Глава 1. Ценностные изменения на Западе

   Проблема ценностных изменений на Западе – ведущая тема многих исследований. Известный английский социолог 3. Бауман задумался о том, что мог бы сказать об этом сегодня Дж. Оруэлл, автор знаменитой антиутопии «1984». Ответом на этот вопрос стал собственный диагноз Баумана: Запад является индивидуализированным обществом1. Не означает ли это, что появляется новый автономный, ответственный и свободный индивид, что реанимируется главная фигура классического капитализма? Совсем нет. В качестве основного достоинства Запада всегда признавалась осуществленная им индивидуализация – формирование свободного, автономного и ответственного индивида. В 30-е годы прошлого века, в пик перехода Запада к массовому производству, гордость Запада – автономный индивид – был вытеснен массовым индивидом, усредненным продуктом неоднородной, но по-своему – в плане своего тяготения к упрощенным образцам культуры – гомогенной массы, создаваемой массовым производством. Теперь источником омассовления являются СМИ, телевидение с характерными для него стандартизированными формами превращения любой проблемы, действительно заботящей людей, в товар и развлечение. Согласно Бауману, индивидуализированному обществу присущи три характерные черты: утрата человеком контроля над социальными процессами; незащищенность перед переменами, которые он не в состоянии контролировать, и перед ситуацией неопределенности, в которой он должен жить; следующая отсюда неспособность человека к планированию и достижению долговременных целей, жизненных стратегий и подмена их немедленными, пусть и не столь существенными результатами. Бауман фиксирует появление индивида, которого было бы уместно назвать «негативным» – отщепившимся от социальной ткани, от мысли о «другом», от ощущения, что «свобода кончается на кончике носа другого», лишенным чувства солидарности и ответственности, ставящим только краткосрочные задачи.
   У. Бек, С. Лэш и Дж. Урри считают, что завершена эпоха первой современности (modernity) и начинается эпоха второй рефлексивной современности. Первая современность, называемая ими рефлективной, началась в Новое время и характеризуется преобладанием индустриализма, социальных структур, индивидуальности сначала в просвещенческом смысле (автономного и ответственного индивида), затем в массовом (индивид как человек массы). Вторая современность, называемая рефлексивной, началась на Западе в последней трети XX века и определяется рядом базовых черт: она совпадает по времени с постиндустриальной эпохой и глобализацией, она характеризуется не структурами, а процессами, «потоками», которые могут изменить направление движения.
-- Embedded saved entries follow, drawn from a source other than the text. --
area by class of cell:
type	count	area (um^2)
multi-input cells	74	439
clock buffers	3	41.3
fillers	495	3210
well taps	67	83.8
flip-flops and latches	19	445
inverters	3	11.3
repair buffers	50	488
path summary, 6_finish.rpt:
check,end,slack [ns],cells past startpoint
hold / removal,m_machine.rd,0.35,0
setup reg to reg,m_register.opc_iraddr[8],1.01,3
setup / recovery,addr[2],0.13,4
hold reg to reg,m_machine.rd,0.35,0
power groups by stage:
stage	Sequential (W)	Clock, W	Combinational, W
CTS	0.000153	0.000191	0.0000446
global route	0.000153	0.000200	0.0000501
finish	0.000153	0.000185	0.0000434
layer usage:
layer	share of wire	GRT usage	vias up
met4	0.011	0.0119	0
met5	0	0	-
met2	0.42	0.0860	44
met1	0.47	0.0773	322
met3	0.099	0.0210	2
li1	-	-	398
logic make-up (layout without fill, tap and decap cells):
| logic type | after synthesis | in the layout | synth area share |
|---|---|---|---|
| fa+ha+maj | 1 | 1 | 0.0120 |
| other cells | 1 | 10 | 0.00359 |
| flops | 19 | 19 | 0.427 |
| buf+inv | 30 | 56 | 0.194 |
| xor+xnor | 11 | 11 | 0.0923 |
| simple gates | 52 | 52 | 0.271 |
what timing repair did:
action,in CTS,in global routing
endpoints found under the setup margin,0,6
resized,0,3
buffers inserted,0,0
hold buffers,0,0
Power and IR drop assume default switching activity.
Это не позволяет экстраполировать прежние тенденции и требует рефлексии; рефлексия и выбор связаны с рисками; вместо автономного и массового индивида возникает неукорененный индивид (на мой взгляд, с помощью СМИ превращаемый в массового неукорененного индивида), не имеющий связи ни с прошлым, ни со структурами индустриальной эпохи, индивид, находящийся в ситуации потери норм и ценностей (аномии) и изоляции. Индивид первой современности рефлективен, т. е. ориентирован на свое отношение к объекту, на объективное знание. Индивид второй современности рефлексивен, что означает направленность его сознания на совершение выбора, отвечающего лишь его склонностям и часто несущего дестабилизацию. Его выбор нелинеен, не ограничен в прежней мере структурами и нормами, такими, как гражданское общество, государство, класс, семья, право, мораль, контракт. Его представления подвижны, ситуативны, иррациональны. Лэш пишет: «То, что происходит сейчас, это не незнание и не направленность против разума. В действительности рефлексивный современный индивид лучше образован и более знающ, чем когда бы то ни было. А вот как раз меняется сам тип знания. Оно само по себе непрочно, поскольку удалено от определенности, и то, о чем это знание, также является неопределенным – в большей мере вероятностным, чем характеризующим возможность»2. Неопределенность и небезопасность самоподдерживаются новым типом индивидуальности, разрывают связь времен и связь поколений, делают общество «обществом риска»3.

Квазиприродность общества

   Слепая, внешняя сила действия общества на индивидов может быть понята и как деполитизация, и как десоциализация, когда сознательная, рациональная, имеющая цель деятельность как индивида, так и государства сведена к минимуму. Не контролируя своего настоящего, человек не может представлять или планировать будущее и, добавлю, ясно осознавать свое прошлое. Социальная реальность стала казаться квазиприродной, неподвластной человеку. Индивидуализированное общество складывается не усилиями индивидов по обособлению, а действием объективных сил и процессов, среди которых первоочередное место занимает глобализация. Последняя подменяет универсализацию и снижает способность как отдельных обществ, так и индивидов контролировать ситуацию.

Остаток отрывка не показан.